Insights into kinetic and regression models developed to estimate the abundance of antibiotic-resistant genes during biological digestion of wastewater sludge.

Abstract

Wastewater treatment plants are hubs of antibiotic-resistant genes (ARGs). During wastewater treatment, ARGs accumulate in wastewater sludge and some survive biological digestion. After land application of digested sludge, ARGs are transported to soil, water, and air, and may encounter humans and animals. ARGs are typically quantified by quantitative polymerase chain reaction (qPCR) on isolated DNA. Nevertheless, DNA isolation and qPCR are time-consuming, expensive, and prone to contamination.

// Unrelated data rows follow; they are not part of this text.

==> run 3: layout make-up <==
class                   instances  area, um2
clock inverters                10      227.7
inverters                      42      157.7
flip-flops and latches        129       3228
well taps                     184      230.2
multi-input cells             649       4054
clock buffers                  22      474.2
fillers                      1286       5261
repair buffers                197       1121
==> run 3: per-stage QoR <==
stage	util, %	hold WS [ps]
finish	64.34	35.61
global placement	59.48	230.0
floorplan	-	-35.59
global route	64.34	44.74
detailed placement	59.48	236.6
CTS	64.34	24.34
### config.mk
export PLATFORM = sky130hd
export DESIGN_NAME = seven_seg_scan_ctrl
export DESIGN_NICKNAME = d
export VERILOG_FILES = /design/src/rtl/seven_seg_scan_ctrl.sv
export SDC_FILE = /design/constraint.sdc
export NUM_CORES = 1
export LEC_CHECK = 0
export CAP_MARGIN = 20
export CORE_MARGIN = 5
export CORE_UTILIZATION = 37
export DETAILED_ROUTE_END_ITERATION = 12
export SETUP_SLACK_MARGIN = 0.4
export SLEW_MARGIN = 0
export SYNTH_ARGS = -nofsm -noshare
export SYNTH_HDL_FRONTEND = slang
export SYNTH_SLANG_ARGS = --single-unit
### constraint.sdc
create_clock -name clk -period 3.4 [get_ports clk]
set_input_delay 0.68 -clock clk [delete_from_list [all_inputs] [get_ports clk]]
set_output_delay 0.68 -clock clk [all_outputs]
set_load 0.03 [all_outputs]
`src/rtl/branch_resolver.sv`:
```
// branch_resolver: resolves a conditional branch against comparator flags, waiting for an outstanding compare with a timeout
module branch_resolver #(
    parameter int N       = 8,
    parameter int TIMEOUT = 15
) (
    input  logic         clk,
    input  logic         rst,
    input  logic         cmp_issue,
    input  logic         flag_we,
    input  logic [5:0]   flags_in,
    input  logic         br_valid,
    output logic         br_ready,
    input  logic [2:0]   br_cond,
    input  logic [N-1:0] br_pc,
    input  logic [N-1:0] br_offset,
    input  logic         flush,
    output logic         res_valid,
    output logic         res_taken,
    output logic [N-1:0] res_pc,
    output logic         res_err
);
    localparam int CW = $clog2(TIMEOUT + 2);

    typedef enum logic [1:0] {IDLE, WAIT, DONE} state_t;

    state_t         state_q, state_d;
    logic           pend_q, pend_d;
    logic [5:0]     flags_q, flags_d;
    logic [2:0]     cond_q, cond_d;
    logic [N-1:0]   pc_q, pc_d, off_q, off_d;
    logic [CW-1:0]  cnt_q, cnt_d;
    logic           err_q, err_d;
    logic           taken_q, taken_d, rerr_q, rerr_d;
    logic [N-1:0]   rpc_q, rpc_d;
    logic [7:0]     sel;
    logic           out_taken;
    logic [N-1:0]   out_pc;

    // next-state, operand capture and result formation; the condition table is {never, flags, always}
    always_comb begin
        state_d   = state_q;
        cond_d    = cond_q;
        pc_d      = pc_q;
        off_d     = off_q;
        cnt_d     = cnt_q;
        err_d     = err_q;
        flags_d   = flag_we ? flags_in : flags_q;
        pend_d    = cmp_issue | (pend_q & ~flag_we);
        sel       = {1'b0, flags_q, 1'b1};
        out_taken = ~err_q & sel[cond_q];
        out_pc    = out_taken ? pc_q + off_q : pc_q + N'(1);
        res_valid = (state_q == DONE) & ~flush;
        taken_d   = res_valid ? out_taken : taken_q;
        rpc_d     = res_valid ? out_pc : rpc_q;
        rerr_d    = res_valid ? err_q : rerr_q;
        res_taken = taken_d;
        res_pc    = rpc_d;
        res_err   = rerr_d;
        br_ready  = state_q == IDLE;
        unique case (state_q)
            IDLE: if (br_valid) begin
                cond_d  = br_cond;
                pc_d    = br_pc;
                off_d   = br_offset;
                cnt_d   = '0;
                err_d   = 1'b0;
                state_d = (pend_q | flag_we) ? WAIT : DONE;
            end
            WAIT: if (!pend_q && !flag_we) begin
                state_d = DONE;
            end else if (cnt_q == CW'(TIMEOUT)) begin
                state_d = DONE;
                err_d   = 1'b1;
            end else begin
                cnt_d = cnt_q + CW'(1);
            end
            default: state_d = IDLE;
        endcase
        if (flush) state_d = IDLE;
    end

    // state and datapath registers with asynchronous clear
    always_ff @(posedge clk or posedge rst) begin
        if (rst) begin
            state_q <= IDLE;
            pend_q  <= 1'b0;
            flags_q <= '0;
            cond_q  <= '0;
            pc_q    <= '0;
            off_q   <= '0;
            cnt_q   <= '0;
            err_q   <= 1'b0;
            taken_q <= 1'b0;
            rpc_q   <= '0;
            rerr_q  <= 1'b0;
        end else begin
            state_q <= state_d;
            pend_q  <= pend_d;
            flags_q <= flags_d;
            cond_q  <= cond_d;
            pc_q    <= pc_d;
            off_q   <= off_d;
            cnt_q   <= cnt_d;
            err_q   <= err_d;
            taken_q <= taken_d;
            rpc_q   <= rpc_d;
            rerr_q  <= rerr_d;
        end
    end
endmodule

```
`config.mk`:
```
export PLATFORM = sky130hd
export DESIGN_NAME = branch_resolver
export DESIGN_NICKNAME = d
export VERILOG_FILES = /design/src/rtl/branch_resolver.sv
export SDC_FILE = /design/constraint.sdc
export NUM_CORES = 1
export LEC_CHECK = 0
export ABC_AREA = 0
export BUFFER_PORTS_ARGS = -buffer_cell sky130_fd_sc_hd__buf_2
export CORE_ASPECT_RATIO = 0.75
export CORE_MARGIN = 2
export CORE_UTILIZATION = 40
export CTS_BUF_LIST = sky130_fd_sc_hd__clkbuf_4 sky130_fd_sc_hd__clkbuf_8 sky130_fd_sc_hd__clkbuf_16
export DETAILED_ROUTE_END_ITERATION = 10
export GPL_ROUTABILITY_DRIVEN = 0
export PLACE_DENSITY_LB_ADDON = 0.05
export SLEW_MARGIN = 15
export SYNTH_ARGS = -nofsm -noshare
export SYNTH_HDL_FRONTEND = slang
export SYNTH_SLANG_ARGS = --single-unit
```
`constraint.sdc`:
```
create_clock -name clk -period 4.6 [get_ports clk]
set_clock_uncertainty 0.1 [all_clocks]
set_input_delay 0.69 -clock clk [delete_from_list [all_inputs] [get_ports clk]]
set_output_delay 0.69 -clock clk [all_outputs]
set_load 0.01 [all_outputs]
```
==> flow_metrics.py <==
metrics = {
    "cts": {
        "clk_latency_ns": 0.29,
        "cts_setup_buffers": 0,
        "cts_hold_buffers": 0,
        "cts_buffers": 5,
        "clockBufferDepth": 2,
        "cts_tree": "done",
        "cts-htree-levels": 2,
        "root_buffer": "clkbuf_8",
        "clkTransAtPathRegs_ns": 0.08,
        "clock_sinks": 44,
    },
    "setup_path": {
        "path_cells": "nand2b_1, mux4_2, or3_1, ha_1, inv_1, fa_1, nor2b_1, o21ai_0, a21oi_1, o21a_1, o21a_1, o31ai_1, buf_2",
        "crit_top_cell": "o21a_1",
        "worstReg2RegStart": "cond_q[1]",
        "path_buf_inv": 2,
        "required_ns": 3.81,
        "crit_path_start": "cond_q[1]",
        "critical_path_depth": 13,
        "slowest_stage": "mux4_2",
        "cp_top_family": "compound AO/OA/AOI/OAI gates",
        "reg2reg_slack_ns": 1.43,
        "rr_worst_depth": 12,
        "reg2reg_to": "rpc_q[6]",
        "worstSetupStartpointType": "flop",
        "worstSetupEndpoint": "res_pc[6]",
        "cp.arrival_ns": 3.45,
        "cp_max_fo": 5,
        "cpPeakStageDelay_ns": 0.52,
        "end_kind": "primary output",
        "worst-setup-path-type": "reg -> out",
    },
    "routing": {
        "ant_nets": 0,
        "dr.pass1.iters": 4,
        "vias": 1478,
        "drt_iter0_drc": 73,
        "drc": 0,
        "drt_wl_total_um": 4060,
        "routedWlPerCell_um": 13.1,
        "via_per_inst": 4.77,
    },
    "global_routing": {
        "grt_antenna_before_repair": 0,
        "grt_pass1_vias": 1475,
        "grt_max_degree": 45,
        "grt_first_pass_wirelength_um": 6810,
        "grt-ovfl-total": 0,
        "track_usage_pct": 15.1,
    },
    "sta": {
        "worstMarginPinSlew_ns": 0.597,
        "setup_viol": 0,
        "slew_headroom_pct": 60.1,
        "tns_ns": 0,
        "finalHoldViolations": 0,
        "rsz0062_at_grt": "false",
        "finalCritPeriodShare_pct": 92.2,
        "period_needed_ns": 4.24,
        "slew_viol_final": 0,
        "fmax_mhz": 236,
    },
    "die": {
        "die_h_um": 67.1,
        "boundaryPins": 43,
        "initial_core_util_pct": 42.4,
        "rows": 22,
        "die_area_um2": 5910,
        "core-area_um2": 5010,
        "die_width_um": 88.1,
    },
    "min_path": {
        "hp-class": "reg -> reg",
        "hold_start": "taken_q",
    },
    "finish": {
        "fillCellCount": 473,
        "final_cell_area_um2": 2530,
        "n_antenna_cell": 0,
        "seq_area_um2": 1100,
        "multi_input_area_um2": 961,
        "syn_to_final_growth_pct": 19.2,
        "fin_nets": 278,
        "final_layout_size_suffix_gt1_share_pct": 33.2,
    },
    "pwr": {
        "combPwrFrac_pct": 29.3,
        "vdd_drop_max_mv": 0.169,
        "p_sw_uw": 336,
        "p_leak_nw": 1.21,
        "clock_power_share_pct": 26.4,
        "swShare_pct": 30.0,
        "p_int_uw": 784,
        "powerDensity_nw_per_um2": 443,
        "p_seq_share_pct": 44.3,
    },
    "synth": {
        "synth_cells": 191,
        "ys_types": 31,
        "synth_area_per_cell_um2": 11.1,
        "ys_seq_area_share_pct": 51.9,
        "yosys_warnings": 0,
        "syn_area_um2": 2120,
        "syn_nets": 232,
        "yosys_register_bits": 44,
    },
    "placed_design": {
        "dp_hpwl_um": 3000,
        "placed_area_um2": 2420,
        "portBuffers": 42,
    },
    "run_status": {
        "status": "finished, final reports clean",
    },
    "job": {
        "cap_viol_max_count": 0,
    },
}
==> tightest hold or removal path, cell delays in order, from the launching register on <==
cell     delay (ns)
dfrtp_1        0.33
nand2_1        0.04
nand2_1        0.07
==> cell usage in the layout, fill, tap and decap left out, types with 2 or more instances in the layout <==
cell type / n
nand2b_1: 2
o21ai_0: 17
inv_1: 10
clkbuf_8: 5
and2_1: 6
a21oi_1: 7
buf_4: 2
or3_1: 2
nor2b_1: 3
a211oi_1: 2
and3_1: 2
nor3_1: 4
buf_2: 42
a21o_1: 3
o31ai_1: 2
mux2_2: 24
mux2i_1: 3
xor2_1: 4
nand2_1: 23
nor2_1: 6
ha_1: 9
o21a_1: 2
dfrtp_1: 44
==> timing repair <==
| item | in CTS | in global routing |
|---|---|---|
| setup endpoints to repair | 0 | 1 |
| resized for setup | 0 | 1 |
| hold endpoints to repair | 0 | 0 |
==> per-stage QoR <==
stage	util, %	setup slack [ns]	instances	hold WS (ns)	total power, mW
after floorplan	-	0.960	191	0.370	0.730
after global placement	48.2	0.708	302	0.355	0.826
after detailed placement	48.2	0.575	302	0.358	0.836
after CTS	50.4	0.225	310	0.379	1.14
after global routing	50.5	0.0404	310	0.423	1.20
final	50.5	0.357	310	0.377	1.12
==> cells in the mapped netlist, drive strengths merged <==
| cell | n | share of area [%] |
|---|---|---|
| a21o | 3 | 1.1 |
| o32ai | 1 | 0.41 |
| and2 | 6 | 1.8 |
| nand2b | 2 | 0.59 |
| mux2i | 3 | 1.4 |
| nand2 | 23 | 4.1 |
| xor2 | 4 | 1.7 |
| nor2 | 7 | 1.2 |
| a211oi | 2 | 0.71 |
| a21oi | 7 | 1.7 |
| o21a | 2 | 0.71 |
| mux4 | 1 | 1.1 |
| o21ai | 18 | 4.2 |
| clkbuf | 3 | 0.53 |
| mux2 | 24 | 13 |
| o31ai | 2 | 0.71 |
| fa | 1 | 0.94 |
| nor3b | 1 | 0.59 |
| and3 | 2 | 0.59 |
| xnor2 | 1 | 0.41 |
| dfrtp | 44 | 52 |
| nor4 | 1 | 0.29 |
| nand3b | 1 | 0.35 |
| ha | 9 | 5.3 |
| or3 | 2 | 0.59 |
| nor2b | 3 | 0.88 |
| nand3 | 1 | 0.24 |
| nor3 | 4 | 0.94 |
| inv | 11 | 1.9 |
| buf | 2 | 0.47 |
==> flip-flops by register name (all words and copies together), names as in the netlist <==
signal and cells:
off_q 8, pc_q 8, rpc_q 8, flags_q 6, cnt_q 5, cond_q 3, state_q 2, err_q 1
pend_q 1, rerr_q 1, taken_q 1
==> layer usage <==
layer | part of all wire [%] | global-route usage, % | up-vias | wire (µm)
met4 | 0.76 | 3.79 | 0 | 31
met1 | 50 | 20.2 | 695 | 2040
met5 | 0 | 0 | - | 0
met2 | 44 | 24.1 | 28 | 1800
li1 | - | - | 750 | -
met3 | 4.6 | 4.58 | 5 | 185
==> power by group through the flow <==
stage	Clock [mW]	Combinational, mW	Sequential (mW)
after global routing	0.323	0.377	0.505
final	0.296	0.328	0.496
after detailed placement	0	0.331	0.505
after global placement	0	0.323	0.503
after floorplan	0	0.238	0.493
after CTS	0.306	0.334	0.497
==> cell type report <==
type                            count  share of cell area (%)
Sequential cell                    44                    43.5
Inverter                           11                    1.63
Multi-Input combinational cell    131                    38.0
Clock inverter                      2                    1.38
Tap cell                           72                    3.56
Clock buffer                        6                    3.02
Timing Repair Buffer               44                    8.90
==> kinds of logic (layout without fill, tap and decap cells) <==
family / count (synthesis) / in the layout / synth area share (%)
AND/OR/NAND/NOR: 53 / 53 / 12.1
flip-flops: 44 / 44 / 51.9
AO/OA/AOI/OAI: 35 / 35 / 9.49
multiplexers: 28 / 28 / 15.2
buffers and inverters: 16 / 63 / 2.95
adder cells (fa/ha/maj): 10 / 10 / 6.25
XOR/XNOR: 5 / 5 / 2.06
==> how the worst min path moves through the flow <==
| stage | to | slack (ns) | cells after the start |
|---|---|---|---|
| floorplan | off_q[7] | 0.37 | 1 |
| global placement | taken_q | 0.36 | 2 |
| detailed placement | taken_q | 0.36 | 2 |
| CTS | taken_q | 0.38 | 2 |
| global route | rpc_q[5] | 0.42 | 2 |
| finish | taken_q | 0.38 | 2 |
(Power assumes the default switching activity.)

Therefore, there is a need to estimate ARGs quantities via methods that can be readily employed. Such estimation would help to protect public health via modifying biological digestion to maximize the removal of ARGs. Two approaches that make such estimation are kinetic and regression modeling. The kinetic models have been mainly of the first order. This review examines the application of the kinetic models to estimate the abundance of ARGs during biological sludge digestion. It also discusses how biological sludge digesters can be designed using kinetic models. The literature provides single and multiple regression models, from which an ARGs -Solids -Nutrients nexus, a focal point of this review, is inferred. This review demonstrates that regression models are mathematical expressions of that nexus. Also, existing challenges are highlighted and suggestions for future are provided.